START Data to use
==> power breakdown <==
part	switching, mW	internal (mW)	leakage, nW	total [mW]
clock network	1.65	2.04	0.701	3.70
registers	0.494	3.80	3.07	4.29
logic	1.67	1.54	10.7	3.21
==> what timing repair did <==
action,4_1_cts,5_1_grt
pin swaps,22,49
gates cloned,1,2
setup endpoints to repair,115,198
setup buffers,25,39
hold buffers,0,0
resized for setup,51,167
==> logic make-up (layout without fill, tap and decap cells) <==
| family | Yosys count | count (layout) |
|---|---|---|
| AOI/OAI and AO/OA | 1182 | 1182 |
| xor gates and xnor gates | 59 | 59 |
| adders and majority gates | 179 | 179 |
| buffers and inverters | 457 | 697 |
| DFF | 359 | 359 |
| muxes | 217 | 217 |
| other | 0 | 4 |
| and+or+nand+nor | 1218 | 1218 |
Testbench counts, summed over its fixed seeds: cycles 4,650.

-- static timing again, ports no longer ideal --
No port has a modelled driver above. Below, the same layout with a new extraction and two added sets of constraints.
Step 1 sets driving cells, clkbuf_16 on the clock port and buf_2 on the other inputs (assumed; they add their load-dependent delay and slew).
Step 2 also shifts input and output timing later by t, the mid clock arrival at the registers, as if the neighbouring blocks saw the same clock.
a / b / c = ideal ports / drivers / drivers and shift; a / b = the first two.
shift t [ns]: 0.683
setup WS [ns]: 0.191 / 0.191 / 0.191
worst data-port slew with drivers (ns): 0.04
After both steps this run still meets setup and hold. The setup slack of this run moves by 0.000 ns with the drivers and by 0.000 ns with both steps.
Source: an optimization exercise on an open RTL-to-GDS flow (aim: small area and a short achievable clock period). Production flows keep margins and buffers that such runs may drop.
Power figures rest on the tool's default switching activity, not on a simulated workload.

==> flow/design.v <==
module sigmoid8_pla #(
    parameter WIDTH = 16,
    parameter SLICES = 8,
    parameter FP = 12
) (
    input wire clk,
    input wire rst,
    input wire signed [WIDTH - 1:0] x,
    output wire [WIDTH - 1:0] y
);
    localparam [64*13-1:0] TTAB = {13'd1181, 13'd1181, 13'd1181, 13'd1181, 13'd313, 13'd314, 13'd546, 13'd546, 13'd177, 13'd177, 13'd180, 13'd177, 13'd97, 13'd97, 13'd97, 13'd97, 13'd8189, 13'd8190, 13'd34, 13'd34, 13'd11, 13'd11, 13'd8191, 13'd11, 13'd0, 13'd0, 13'd0, 13'd0, 13'd0, 13'd0, 13'd0, 13'd0, 13'd4096, 13'd4096, 13'd4096, 13'd4096, 13'd4096, 13'd4096, 13'd4084, 13'd4096, 13'd4060, 13'd4060, 13'd4060, 13'd4060, 13'd4036, 13'd4037, 13'd3999, 13'd3999, 13'd3900, 13'd3900, 13'd3903, 13'd3900, 13'd3518, 13'd3518, 13'd3518, 13'd3518, 13'd3148, 13'd3149, 13'd2915, 13'd2915, 13'd2048, 13'd2048, 13'd2048, 13'd2048};
    wire [9:0] r3lo = {1'b0, x[8:0]} + {1'b0, x[7:0], 1'b0};
    wire [4:0] r3hi = {2'b0, x[11:9]} + {1'b0, x[11:8]};
    reg [11:0] r_reg;
    reg [8:1] r3l_reg;
    reg [13:9] r3h_reg;
    reg        r3c_reg;
    reg [4:0]  q_reg;
    reg        z_reg;
    always @(posedge clk) begin
        r_reg   <= x[11:0];
        r3l_reg <= r3lo[8:1];
        r3h_reg <= r3hi;
        r3c_reg <= r3lo[9];
        q_reg   <= x[15:11];
        z_reg   <= ~|x[10:0];
    end
    wire [13:0] r3 = {r3h_reg + {{(4){1'b0}}, r3c_reg}, r3l_reg, r_reg[0]};
    reg s23, s99, s369, s867, sc;
    always @(*) begin
        s23 = 1'b0; s99 = 1'b0; s369 = 1'b0; s867 = 1'b0; sc = 1'b0;
        case (q_reg)
            5'd20, 5'd21, 5'd22, 5'd9, 5'd10, 5'd11: s23 = 1'b1;
            5'd23, 5'd24, 5'd25, 5'd6, 5'd7, 5'd8: begin s99 = 1'b1; sc = 1'b1; end
            5'd26, 5'd27, 5'd28, 5'd3, 5'd4, 5'd5: s369 = 1'b1;
            5'd29, 5'd30, 5'd31, 5'd0, 5'd1, 5'd2: begin s867 = 1'b1; sc = 1'b1; end
            default: ;
        endcase
    end
    wire [12:0] tt = TTAB[{q_reg, z_reg}*13 +: 13];
    wire [11:0] nr = ~r_reg;
    wire [22:0] ta = ({23{s23}}  & {6'd0, r3, 3'd0}) |
                     ({23{s99}}  & {4'd0, r3, 5'd0}) |
                     ({23{s369}} & {2'd0, r3, 7'd0}) |
                     ({23{s867}} & {1'd0, r3, 8'd0}) |
                     {18'd0, s369, 3'b0, s23};
    wire [22:0] tb = ({23{s23}}  & {11'd0, nr}) |
                     ({23{s369}} & {7'd0, nr, 4'd0}) |
                     ({23{s867}} & {4'd0, r3, 5'd0});
    wire [22:0] tc = ({23{sc}} & {9'd0, r3}) |
                     ({23{s369}} & {11'd0, r_reg});
    wire [24:0] s1 = {2'b0, ta ^ tb ^ tc};
    wire [24:0] c1 = {1'b0, (ta & tb) | (ta & tc) | (tb & tc), 1'b0};
    wire [6:0] gl = {1'b0, s1[5:0]} + {1'b0, c1[5:0]};
    wire [6:0] gh = {1'b0, s1[11:6]} + {1'b0, c1[11:6]};
    wire ph = &(s1[11:6] ^ c1[11:6]);
    wire [12:0] u1 = s1[24:12];
    wire [12:0] u2 = c1[24:12];
    wire [12:0] u3 = {tt, {(0){1'b0}}};
    wire [12:0] us = u1 ^ u2 ^ u3;
    wire [12:0] uc = {(u1[11:0] & u2[11:0]) | (u1[11:0] & u3[11:0]) | (u2[11:0] & u3[11:0]), 1'b0};
    reg [12:0] hs_reg;
    reg [12:1] hc_reg;
    reg         gl_reg, gh_reg, ph_reg;
    always @(posedge clk) begin
        hs_reg <= us;
        hc_reg <= uc[12:1];
        gl_reg <= gl[6];
        gh_reg <= gh[6];
        ph_reg <= ph;
    end
    wire lc = gh_reg | (ph_reg & gl_reg);
    wire [12:0] ysum = hs_reg + {hc_reg, 1'b0} + {{(12){1'b0}}, lc};
    reg [12:0] f_reg;
    always @(posedge clk) f_reg <= ysum[12:0];
    reg [12:0] y_reg;
    always @(posedge clk or posedge rst) begin
        if (rst) y_reg <= 13'd0;
        else     y_reg <= f_reg;
    end
    assign y = {3'b000, y_reg};
endmodule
END Data to use
Wherever the word "layout" appears in a line of the data above, copy that line.

==> logic make-up (layout without fill, tap and decap cells) <==
| family | Yosys count | count (layout) |
No port has a modelled driver above. Below, the same layout with a new extraction and two added sets of constraints.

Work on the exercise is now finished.